_Stored data entries_
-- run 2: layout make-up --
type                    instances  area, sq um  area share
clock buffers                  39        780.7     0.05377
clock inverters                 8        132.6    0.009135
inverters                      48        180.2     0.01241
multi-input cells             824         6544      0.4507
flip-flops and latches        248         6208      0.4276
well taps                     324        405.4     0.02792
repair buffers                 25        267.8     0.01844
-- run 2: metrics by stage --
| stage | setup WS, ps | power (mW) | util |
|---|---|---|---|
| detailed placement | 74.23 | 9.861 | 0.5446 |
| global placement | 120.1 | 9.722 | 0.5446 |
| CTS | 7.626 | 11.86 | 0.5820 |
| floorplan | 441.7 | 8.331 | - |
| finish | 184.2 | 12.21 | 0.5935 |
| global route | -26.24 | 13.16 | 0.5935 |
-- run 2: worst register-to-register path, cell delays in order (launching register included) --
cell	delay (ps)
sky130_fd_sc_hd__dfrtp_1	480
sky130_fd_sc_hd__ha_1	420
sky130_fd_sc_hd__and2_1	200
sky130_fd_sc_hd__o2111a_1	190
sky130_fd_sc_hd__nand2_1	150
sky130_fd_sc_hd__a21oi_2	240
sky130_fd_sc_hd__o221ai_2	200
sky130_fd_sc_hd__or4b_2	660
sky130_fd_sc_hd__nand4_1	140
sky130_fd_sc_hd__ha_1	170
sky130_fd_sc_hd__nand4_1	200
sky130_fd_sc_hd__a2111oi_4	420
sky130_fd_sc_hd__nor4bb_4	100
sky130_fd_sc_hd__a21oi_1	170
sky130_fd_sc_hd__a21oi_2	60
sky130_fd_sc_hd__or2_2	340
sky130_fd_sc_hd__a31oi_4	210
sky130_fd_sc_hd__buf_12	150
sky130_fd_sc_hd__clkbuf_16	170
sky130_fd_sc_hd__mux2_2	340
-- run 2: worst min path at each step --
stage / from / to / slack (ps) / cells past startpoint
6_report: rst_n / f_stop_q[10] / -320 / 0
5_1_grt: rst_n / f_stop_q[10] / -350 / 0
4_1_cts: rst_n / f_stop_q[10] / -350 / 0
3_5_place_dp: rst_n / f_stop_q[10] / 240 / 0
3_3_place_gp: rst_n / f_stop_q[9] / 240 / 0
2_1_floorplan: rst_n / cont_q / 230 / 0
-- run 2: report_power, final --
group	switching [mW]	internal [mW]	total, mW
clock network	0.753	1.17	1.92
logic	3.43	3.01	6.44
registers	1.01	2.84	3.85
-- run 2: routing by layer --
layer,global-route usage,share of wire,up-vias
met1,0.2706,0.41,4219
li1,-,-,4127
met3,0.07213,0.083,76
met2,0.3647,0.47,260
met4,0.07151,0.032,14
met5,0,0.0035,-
**src/rtl/fifo_rd_scheduler.sv**
```systemverilog
// Round-robin burst read scheduler over NUM_SRC source FIFOs with downstream credit flow
// control, a read-latency tag pipeline that merges returned data, and sticky error flags.
module fifo_rd_scheduler #(
    parameter int NUM_SRC    = 4,
    parameter int DATA_WIDTH = 36,
    parameter int RD_LATENCY = 11,
    parameter int CREDITS    = 16,
    parameter int BURST_MAX  = 8
) (
    input  logic                            clk,
    input  logic                            rst_n,
    input  logic [NUM_SRC-1:0]              src_empty,
    output logic [NUM_SRC-1:0]              src_rd_en,
    input  logic [NUM_SRC*DATA_WIDTH-1:0]   src_rd_data,
    input  logic [NUM_SRC-1:0]              src_rd_valid,
    output logic [DATA_WIDTH-1:0]           out_data,
    output logic [$clog2(NUM_SRC)-1:0]      out_src,
    output logic                            out_valid,
    input  logic                            credit_return,
    output logic [7:0]                      credit_avail,
    output logic [1:0]                      err
);
    localparam int SRC_W = $clog2(NUM_SRC);
    localparam int BLK_W = 6;

    typedef enum logic [0:0] {
        ST_IDLE  = 1'b0,
        ST_GRANT = 1'b1
    } state_t;

    state_t             state_q, state_d;
    logic [SRC_W-1:0]   g_q, g_d;
    logic [SRC_W-1:0]   ptr_q, ptr_d;
    logic [7:0]         cnt_q, cnt_d;
    logic [7:0]         credit_q, credit_d;
    logic [1:0]         err_q, err_d;
    logic [BLK_W-1:0]   blank_q, blank_d;
    logic [RD_LATENCY-1:0] tag_v_q, tag_v_d;
    logic [SRC_W-1:0]   tag_idx_q [RD_LATENCY];
    logic [SRC_W-1:0]   tag_idx_d [RD_LATENCY];

    logic               issue_s;
    logic               any_avail_s;
    logic [SRC_W-1:0]   g_next_s;
    logic [NUM_SRC-1:0] exp_valid_s;

    function automatic logic [SRC_W-1:0] rr_pick(input logic [NUM_SRC-1:0] empty,
                                                 input logic [SRC_W-1:0]   start);
        logic [SRC_W-1:0] pick;
        logic             found;
        logic [SRC_W:0]   idx;
        pick  = '0;
        found = 1'b0;
        for (int k = 0; k < NUM_SRC; k++) begin
            idx = {1'b0, start} + (SRC_W+1)'(k);
            if (idx >= (SRC_W+1)'(NUM_SRC)) begin
                idx = idx - (SRC_W+1)'(NUM_SRC);
            end else begin
                idx = idx;
            end
            if (!found && !empty[idx[SRC_W-1:0]]) begin
                found = 1'b1;
                pick  = idx[SRC_W-1:0];
            end else begin
                found = found;
            end
        end
        return pick;
    endfunction

    function automatic logic [NUM_SRC-1:0] onehot(input logic [SRC_W-1:0] idx);
        logic [NUM_SRC-1:0] v;
        v      = '0;
        v[idx] = 1'b1;
        return v;
    endfunction

    assign any_avail_s = |(~src_empty);
    assign issue_s     = (state_q == ST_GRANT) && !src_empty[g_q] && (credit_q != 8'd0);
    assign g_next_s    = (g_q == SRC_W'(NUM_SRC - 1)) ? '0 : g_q + SRC_W'(1);

    // Read enable goes straight out of the registered grant so a read can issue every cycle.
    always_comb begin
        src_rd_en = '0;
        if (issue_s) begin
            src_rd_en[g_q] = 1'b1;
        end else begin
            src_rd_en = '0;
        end
    end

    // Grant FSM: pick next source in IDLE, burst-read in GRANT until limit or source drains.
    always_comb begin
        state_d = state_q;
        g_d     = g_q;
        ptr_d   = ptr_q;
        cnt_d   = cnt_q;
        case (state_q)
            ST_IDLE: begin
                if ((credit_q != 8'd0) && any_avail_s) begin
                    g_d     = rr_pick(src_empty, ptr_q);
                    cnt_d   = 8'd0;
                    state_d = ST_GRANT;
                end else begin
                    state_d = ST_IDLE;
                end
            end
            ST_GRANT: begin
                if (issue_s) begin
                    cnt_d = cnt_q + 8'd1;
                    if (cnt_q == 8'(BURST_MAX - 1)) begin
                        state_d = ST_IDLE;
                        ptr_d   = g_next_s;
                    end else begin
                        state_d = ST_GRANT;
                    end
                end else if (src_empty[g_q]) begin
                    state_d = ST_IDLE;
                    ptr_d   = g_next_s;
                end else begin
                    state_d = ST_GRANT;
                end
            end
            default: begin
                state_d = ST_IDLE;
            end
        endcase
    end

    // Credit accounting; a return with the pool already full is dropped and flagged.
    always_comb begin
        credit_d = credit_q;
        err_d    = err_q;
        if (issue_s && !credit_return) begin
            credit_d = credit_q - 8'd1;
        end else if (!issue_s && credit_return) begin
            if (credit_q == 8'(CREDITS)) begin
                err_d[1] = 1'b1;
            end else begin
                credit_d = credit_q + 8'd1;
            end
        end else begin
            credit_d = credit_q;
        end
        exp_valid_s = out_valid ? onehot(out_src) : '0;
        if ((blank_q == '0) && (src_rd_valid != exp_valid_s)) begin
            err_d[0] = 1'b1;
        end else begin
            err_d[0] = err_q[0];
        end
    end

    // After reset, reads launched before reset may still return; hold off the valid check.
    always_comb begin
        if (blank_q != '0) begin
            blank_d = blank_q - BLK_W'(1);
        end else begin
            blank_d = blank_q;
        end
    end

    // Tag pipeline shifts every cycle and mirrors the source FIFO read latency.
    always_comb begin
        tag_v_d[0]   = issue_s;
        tag_idx_d[0] = issue_s ? g_q : '0;
        for (int i = 1; i < RD_LATENCY; i++) begin
            tag_v_d[i]   = tag_v_q[i-1];
            tag_idx_d[i] = tag_idx_q[i-1];
        end
    end

    assign out_valid    = tag_v_q[RD_LATENCY-1];
    assign out_src      = tag_idx_q[RD_LATENCY-1];
    assign credit_avail = credit_q;
    assign err          = err_q;

    // Merge mux: select the returning source's slice, zero when nothing is returning.
    always_comb begin
        out_data = '0;
        for (int i = 0; i < NUM_SRC; i++) begin
            if (out_valid && (out_src == SRC_W'(i))) begin
                out_data = src_rd_data[i*DATA_WIDTH +: DATA_WIDTH];
            end else begin
                out_data = out_data;
            end
        end
    end

    // State, credit, error and tag registers.
    always_ff @(posedge clk or negedge rst_n) begin
        if (!rst_n) begin
            state_q  <= ST_IDLE;
            g_q      <= '0;
            ptr_q    <= '0;
            cnt_q    <= 8'd0;
            credit_q <= 8'(CREDITS);
            err_q    <= 2'b00;
            blank_q  <= BLK_W'(RD_LATENCY);
            tag_v_q  <= '0;
            for (int i = 0; i < RD_LATENCY; i++) begin
                tag_idx_q[i] <= '0;
            end
        end else begin
            state_q   <= state_d;
            g_q       <= g_d;
            ptr_q     <= ptr_d;
            cnt_q     <= cnt_d;
            credit_q  <= credit_d;
            err_q     <= err_d;
            blank_q   <= blank_d;
            tag_v_q   <= tag_v_d;
            tag_idx_q <= tag_idx_d;
        end
    end

endmodule

```
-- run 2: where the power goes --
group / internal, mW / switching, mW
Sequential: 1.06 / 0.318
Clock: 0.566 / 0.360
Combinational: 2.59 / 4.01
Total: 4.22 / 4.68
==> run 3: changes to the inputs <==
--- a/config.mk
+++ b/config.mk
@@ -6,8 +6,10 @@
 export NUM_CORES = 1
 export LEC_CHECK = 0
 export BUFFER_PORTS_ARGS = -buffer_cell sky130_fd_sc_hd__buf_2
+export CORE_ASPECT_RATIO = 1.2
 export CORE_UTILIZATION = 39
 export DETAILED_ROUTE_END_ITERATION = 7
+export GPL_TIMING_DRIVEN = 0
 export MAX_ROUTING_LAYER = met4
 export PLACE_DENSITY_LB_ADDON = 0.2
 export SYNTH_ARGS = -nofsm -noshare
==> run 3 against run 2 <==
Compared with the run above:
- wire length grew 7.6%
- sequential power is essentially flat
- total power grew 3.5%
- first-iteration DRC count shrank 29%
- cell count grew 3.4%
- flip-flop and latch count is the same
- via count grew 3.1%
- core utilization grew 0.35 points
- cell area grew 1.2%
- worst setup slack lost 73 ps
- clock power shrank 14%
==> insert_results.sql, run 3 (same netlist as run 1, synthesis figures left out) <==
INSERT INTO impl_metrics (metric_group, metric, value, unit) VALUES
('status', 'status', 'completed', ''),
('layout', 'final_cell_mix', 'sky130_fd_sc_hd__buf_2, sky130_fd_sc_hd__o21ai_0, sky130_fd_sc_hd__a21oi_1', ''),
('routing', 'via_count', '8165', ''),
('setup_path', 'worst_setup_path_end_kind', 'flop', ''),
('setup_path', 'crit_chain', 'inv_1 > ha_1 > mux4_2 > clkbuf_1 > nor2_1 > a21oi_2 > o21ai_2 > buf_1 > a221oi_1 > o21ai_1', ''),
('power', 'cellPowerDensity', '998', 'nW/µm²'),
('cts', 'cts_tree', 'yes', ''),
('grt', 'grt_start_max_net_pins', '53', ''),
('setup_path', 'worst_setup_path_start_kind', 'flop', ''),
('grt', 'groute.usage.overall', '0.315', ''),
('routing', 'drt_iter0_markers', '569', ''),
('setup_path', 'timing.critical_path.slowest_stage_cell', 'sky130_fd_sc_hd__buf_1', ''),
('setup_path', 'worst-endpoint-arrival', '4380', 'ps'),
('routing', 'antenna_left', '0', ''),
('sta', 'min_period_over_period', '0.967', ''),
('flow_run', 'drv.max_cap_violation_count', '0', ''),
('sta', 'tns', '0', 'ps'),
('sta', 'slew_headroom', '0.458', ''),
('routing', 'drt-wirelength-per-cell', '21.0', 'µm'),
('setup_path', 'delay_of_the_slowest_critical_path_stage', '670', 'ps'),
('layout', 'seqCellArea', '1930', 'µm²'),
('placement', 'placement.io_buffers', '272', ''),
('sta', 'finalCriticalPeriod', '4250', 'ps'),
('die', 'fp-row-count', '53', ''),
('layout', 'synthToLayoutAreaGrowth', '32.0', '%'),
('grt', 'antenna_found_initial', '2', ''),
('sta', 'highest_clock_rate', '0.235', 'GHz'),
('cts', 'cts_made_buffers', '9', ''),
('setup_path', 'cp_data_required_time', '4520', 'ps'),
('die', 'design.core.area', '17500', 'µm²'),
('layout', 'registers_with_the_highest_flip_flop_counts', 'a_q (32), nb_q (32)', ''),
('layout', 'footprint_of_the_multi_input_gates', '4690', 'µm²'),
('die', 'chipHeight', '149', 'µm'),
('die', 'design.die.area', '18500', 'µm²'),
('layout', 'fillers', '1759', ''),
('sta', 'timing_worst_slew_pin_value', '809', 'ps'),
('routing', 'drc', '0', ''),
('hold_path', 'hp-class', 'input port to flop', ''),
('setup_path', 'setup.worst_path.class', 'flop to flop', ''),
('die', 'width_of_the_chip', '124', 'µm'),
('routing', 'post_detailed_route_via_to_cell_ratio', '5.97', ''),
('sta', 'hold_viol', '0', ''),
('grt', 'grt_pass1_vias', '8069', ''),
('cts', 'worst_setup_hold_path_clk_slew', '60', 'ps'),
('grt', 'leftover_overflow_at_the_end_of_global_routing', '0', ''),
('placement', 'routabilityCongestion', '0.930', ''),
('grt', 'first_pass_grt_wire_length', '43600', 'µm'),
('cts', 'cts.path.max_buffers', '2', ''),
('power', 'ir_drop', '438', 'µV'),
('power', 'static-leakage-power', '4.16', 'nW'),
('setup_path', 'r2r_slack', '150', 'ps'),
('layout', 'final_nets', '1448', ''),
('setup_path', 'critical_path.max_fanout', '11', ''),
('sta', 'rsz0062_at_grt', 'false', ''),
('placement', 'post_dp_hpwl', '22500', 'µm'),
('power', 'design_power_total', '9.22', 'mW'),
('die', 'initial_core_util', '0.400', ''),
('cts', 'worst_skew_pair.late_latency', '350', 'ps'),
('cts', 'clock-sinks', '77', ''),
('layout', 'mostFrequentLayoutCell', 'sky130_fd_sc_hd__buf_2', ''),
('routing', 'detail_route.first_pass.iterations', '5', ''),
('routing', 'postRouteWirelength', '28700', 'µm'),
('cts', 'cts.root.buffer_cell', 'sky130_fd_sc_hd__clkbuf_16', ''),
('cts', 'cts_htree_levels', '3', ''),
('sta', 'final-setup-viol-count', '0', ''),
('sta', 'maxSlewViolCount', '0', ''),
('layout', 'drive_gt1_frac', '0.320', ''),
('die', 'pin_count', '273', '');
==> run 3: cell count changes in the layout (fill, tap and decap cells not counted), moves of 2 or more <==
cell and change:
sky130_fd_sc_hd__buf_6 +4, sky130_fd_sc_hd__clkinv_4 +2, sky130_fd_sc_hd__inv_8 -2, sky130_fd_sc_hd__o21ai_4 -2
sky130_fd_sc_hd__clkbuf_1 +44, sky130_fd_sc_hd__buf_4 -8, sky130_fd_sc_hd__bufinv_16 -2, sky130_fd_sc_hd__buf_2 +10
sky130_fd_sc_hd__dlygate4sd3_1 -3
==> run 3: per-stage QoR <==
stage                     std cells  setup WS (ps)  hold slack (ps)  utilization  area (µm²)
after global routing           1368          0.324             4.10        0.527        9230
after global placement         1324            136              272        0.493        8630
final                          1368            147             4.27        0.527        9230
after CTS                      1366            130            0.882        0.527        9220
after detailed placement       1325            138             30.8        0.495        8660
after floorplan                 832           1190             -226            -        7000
### config.mk
export PLATFORM = sky130hd
export DESIGN_NAME = ifetch_unit
export DESIGN_NICKNAME = d
export VERILOG_FILES = /design/src/rtl/ifetch_unit.sv
export SDC_FILE = /design/constraint.sdc
export NUM_CORES = 1
export LEC_CHECK = 0
export CAP_MARGIN = 20
export CORE_MARGIN = 1.5
export CORE_UTILIZATION = 25
export CTS_CLUSTER_DIAMETER = 50
export DETAILED_ROUTE_END_ITERATION = 10
export GPL_TIMING_DRIVEN = 0
export SLEW_MARGIN = 20
export SYNTH_ARGS = -nofsm -noshare
export SYNTH_HDL_FRONTEND = slang
export SYNTH_SLANG_ARGS = --single-unit
### constraint.sdc
create_clock -name clk -period 6 [get_ports clk]
set_input_delay 0.9 -clock clk [delete_from_list [all_inputs] [get_ports clk]]
set_output_delay 0.9 -clock clk [all_outputs]
set_load 0.02 [all_outputs]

_WHAT IS EXPECTED_
The lines from the start of the entries above through the line containing "11.86 | 0.5820 |" are the ones to return, please; copy them exactly and include both ends.

_EXERCISE RESPONSE_
-- run 2: layout make-up --
type                    instances  area, sq um  area share
clock buffers                  39        780.7     0.05377
clock inverters                 8        132.6    0.009135
inverters                      48        180.2     0.01241
multi-input cells             824         6544      0.4507
flip-flops and latches        248         6208      0.4276
well taps                     324        405.4     0.02792
repair buffers                 25        267.8     0.01844
-- run 2: metrics by stage --
| stage | setup WS, ps | power (mW) | util |
|---|---|---|---|
| detailed placement | 74.23 | 9.861 | 0.5446 |
| global placement | 120.1 | 9.722 | 0.5446 |
| CTS | 7.626 | 11.86 | 0.5820 |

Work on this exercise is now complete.